Authors using a new tool to search a list of 183,000 books used to train AI are furious to find their works on the list.
Curious if the AI company actually bought those books or if they just came across them by pirating.
Oh, they’re 100% pirated. Sorry this isn’t open, but the preview should give you enough information. The database is available elsewhere, IIRC. https://www.theatlantic.com/technology/archive/2023/09/books3-database-generative-ai-training-copyright-infringement/675363/
Ok so it’s been stealing art now it’s coming for authors. At what point do we hold the coalition who started this shit culpable for numerous accounts of plagiarism?
This is no different than every other capitalist enterprise.

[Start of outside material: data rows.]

### config.mk
export PLATFORM = sky130hd
export DESIGN_NAME = instr_decode_stage
export DESIGN_NICKNAME = d
export VERILOG_FILES = /design/src/rtl/instr_decode_stage.sv
export SDC_FILE = /design/constraint.sdc
export NUM_CORES = 1
export LEC_CHECK = 0
export ABC_AREA = 1
export BUFFER_PORTS_ARGS = -buffer_cell sky130_fd_sc_hd__buf_2
export CORE_MARGIN = 8
export CORE_UTILIZATION = 40
export DETAILED_ROUTE_END_ITERATION = 7
export GPL_ROUTABILITY_DRIVEN = 0
export GPL_TIMING_DRIVEN = 0
export PLACE_DENSITY = 0.59
export SYNTH_ARGS = -nofsm -noshare
export SYNTH_HDL_FRONTEND = slang
export SYNTH_SLANG_ARGS = --single-unit
### constraint.sdc
create_clock -name clk -period 2.2 [get_ports clk]
set_clock_uncertainty 0.1 [all_clocks]
set_input_delay 0.55 -clock clk [delete_from_list [all_inputs] [get_ports clk]]
set_output_delay 0.55 -clock clk [all_outputs]
set_load 0.005 [all_outputs]
### src/rtl/instr_decode_stage.sv
// RV32I decode stage (OP, OP-IMM, EBREAK) with a 2-entry output/skid buffer and RUN/DRAIN/HALT control.
// Optional macro DECODE_ILLEGAL_TRAP_EN: unsupported words trap like EBREAK and set the sticky illegal flag.

package instr_decode_pkg;
  typedef enum logic [3:0] {
    ALU_ADD  = 4'd0,
    ALU_SUB  = 4'd1,
    ALU_SLL  = 4'd2,
    ALU_SLT  = 4'd3,
    ALU_SLTU = 4'd4,
    ALU_XOR  = 4'd5,
    ALU_SRL  = 4'd6,
    ALU_SRA  = 4'd7,
    ALU_OR   = 4'd8,
    ALU_AND  = 4'd9
  } alu_op_e;

  typedef struct packed {
    logic alu_use_imm;
    logic is_ebreak;
  } instr_flags_t;
endpackage

// state | meaning
// RUN   | accepting and decoding words
// DRAIN | terminating word accepted, emptying the buffer, no further accepts
// HALT  | terminating word delivered, idle until reset
module instr_decode_stage
  import instr_decode_pkg::*;
(
  input  logic         clk,
  input  logic         reset,
  input  logic         in_valid,
  input  logic [31:0]  in_word,
  output logic         in_ready,
  output logic         out_valid,
  input  logic         out_ready,
  output alu_op_e      out_op,
  output logic [4:0]   out_dst,
  output logic [4:0]   out_src1,
  output logic [4:0]   out_src2,
  output logic [31:0]  out_imm,
  output instr_flags_t out_flags,
  output logic         halted,
  output logic         illegal
);

  localparam logic [31:0] EBREAK_WORD = 32'h0010_0073;

  typedef enum logic [1:0] {RUN, DRAIN, HALT} state_e;

  // term marks an entry whose delivery moves DRAIN to HALT
  typedef struct packed {
    alu_op_e      op;
    logic [4:0]   dst;
    logic [4:0]   src1;
    logic [4:0]   src2;
    logic [31:0]  imm;
    instr_flags_t flags;
    logic         term;
  } entry_t;

  function automatic entry_t decode(input logic [31:0] w, output logic bad);
    entry_t e;
    logic   ok;
    e   = '0;
    ok  = 1'b1;
    bad = 1'b0;
    case (w[6:0])
      7'b0110011: begin
        e.dst  = w[11:7];
        e.src1 = w[19:15];
        e.src2 = w[24:20];
        case ({w[31:25], w[14:12]})
          {7'h00, 3'd0}: e.op = ALU_ADD;
          {7'h20, 3'd0}: e.op = ALU_SUB;
          {7'h00, 3'd1}: e.op = ALU_SLL;
          {7'h00, 3'd2}: e.op = ALU_SLT;
          {7'h00, 3'd3}: e.op = ALU_SLTU;
          {7'h00, 3'd4}: e.op = ALU_XOR;
          {7'h00, 3'd5}: e.op = ALU_SRL;
          {7'h20, 3'd5}: e.op = ALU_SRA;
          {7'h00, 3'd6}: e.op = ALU_OR;
          {7'h00, 3'd7}: e.op = ALU_AND;
          default:       ok   = 1'b0;
        endcase
      end
      7'b0010011: begin
        e.dst               = w[11:7];
        e.src1              = w[19:15];
        e.flags.alu_use_imm = 1'b1;
        e.imm               = {{20{w[31]}}, w[31:20]};
        case (w[14:12])
          3'd0: e.op = ALU_ADD;
          3'd2: e.op = ALU_SLT;
          3'd3: e.op = ALU_SLTU;
          3'd4: e.op = ALU_XOR;
          3'd6: e.op = ALU_OR;
          3'd7: e.op = ALU_AND;
          3'd1: begin
            e.op  = ALU_SLL;
            e.imm = {27'd0, w[24:20]};
            ok    = (w[31:25] == 7'h00);
          end
          default: begin
            e.op  = (w[30]) ? ALU_SRA : ALU_SRL;
            e.imm = {27'd0, w[24:20]};
            ok    = (w[31:25] == 7'h00) || (w[31:25] == 7'h20);
          end
        endcase
      end
      default: begin
        if (w == EBREAK_WORD) begin
          e.flags.is_ebreak = 1'b1;
          e.term            = 1'b1;
        end else begin
          ok = 1'b0;
        end
      end
    endcase
    if (!ok) begin
      e = '0;
`ifdef DECODE_ILLEGAL_TRAP_EN
      e.term = 1'b1;
      bad    = 1'b1;
`else
      e.flags.alu_use_imm = 1'b1;
`endif
    end
    return e;
  endfunction

  state_e state_q, state_d;
  entry_t out_q, out_d, skid_q, skid_d, dec;
  logic   out_vld_q, out_vld_d, skid_vld_q, skid_vld_d;
  logic   in_ready_q, in_ready_d, illegal_q, illegal_d;
  logic   dec_bad, acc, pop;

  always_comb begin
    state_d    = state_q;
    out_d      = out_q;
    out_vld_d  = out_vld_q;
    skid_d     = skid_q;
    skid_vld_d = skid_vld_q;
    illegal_d  = illegal_q;
    dec        = decode(in_word, dec_bad);
    acc        = in_valid && in_ready_q;
    pop        = out_vld_q && out_ready;

    // skid is only filled when the output register is held; in_ready is low while it is full
    if (!out_vld_q || pop) begin
      if (skid_vld_q) begin
        out_d      = skid_q;
        out_vld_d  = 1'b1;
        skid_vld_d = 1'b0;
      end else if (acc) begin
        out_d     = dec;
        out_vld_d = 1'b1;
      end else begin
        out_vld_d = 1'b0;
      end
    end else if (acc) begin
      skid_d     = dec;
      skid_vld_d = 1'b1;
    end

    case (state_q)
      RUN:     if (acc && dec.term) state_d = DRAIN;
      DRAIN:   if (pop && out_q.term) state_d = HALT;
      default: state_d = HALT;
    endcase

    if (acc && dec_bad) illegal_d = 1'b1;
    in_ready_d = !skid_vld_d && (state_d == RUN);
  end

  always_ff @(posedge clk) begin
    if (reset) begin
      state_q    <= RUN;
      out_q      <= '0;
      out_vld_q  <= 1'b0;
      skid_q     <= '0;
      skid_vld_q <= 1'b0;
      in_ready_q <= 1'b1;
      illegal_q  <= 1'b0;
    end else begin
      state_q    <= state_d;
      out_q      <= out_d;
      out_vld_q  <= out_vld_d;
      skid_q     <= skid_d;
      skid_vld_q <= skid_vld_d;
      in_ready_q <= in_ready_d;
      illegal_q  <= illegal_d;
    end
  end

  assign in_ready  = in_ready_q;
  assign out_valid = out_vld_q;
  assign out_op    = out_q.op;
  assign out_dst   = out_q.dst;
  assign out_src1  = out_q.src1;
  assign out_src2  = out_q.src2;
  assign out_imm   = out_q.imm;
  assign out_flags = out_q.flags;
  assign halted    = (state_q == HALT);
  assign illegal   = illegal_q;

endmodule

The whole system works on taking a public resource, claiming private ownership of it, and then selling it back to the public for profit.
First it was farmland, then coal and minerals, oil, seafood, and now ideas. Its how the system works and is the whole reason people have been trying to stop it for the past 150 years.
The people making the laws are there because they and/or their parents and/or grandparents did the exact same thing. As despicable and corrupt as it is you won’t change it by complaining and no-one is going to make a law to stop it.
Does this fall under fair-use part of copyright?
The training argument is probably going to come up dry by the time the court works its way through expert testimony, as the underlying argument for training as infringement is insane.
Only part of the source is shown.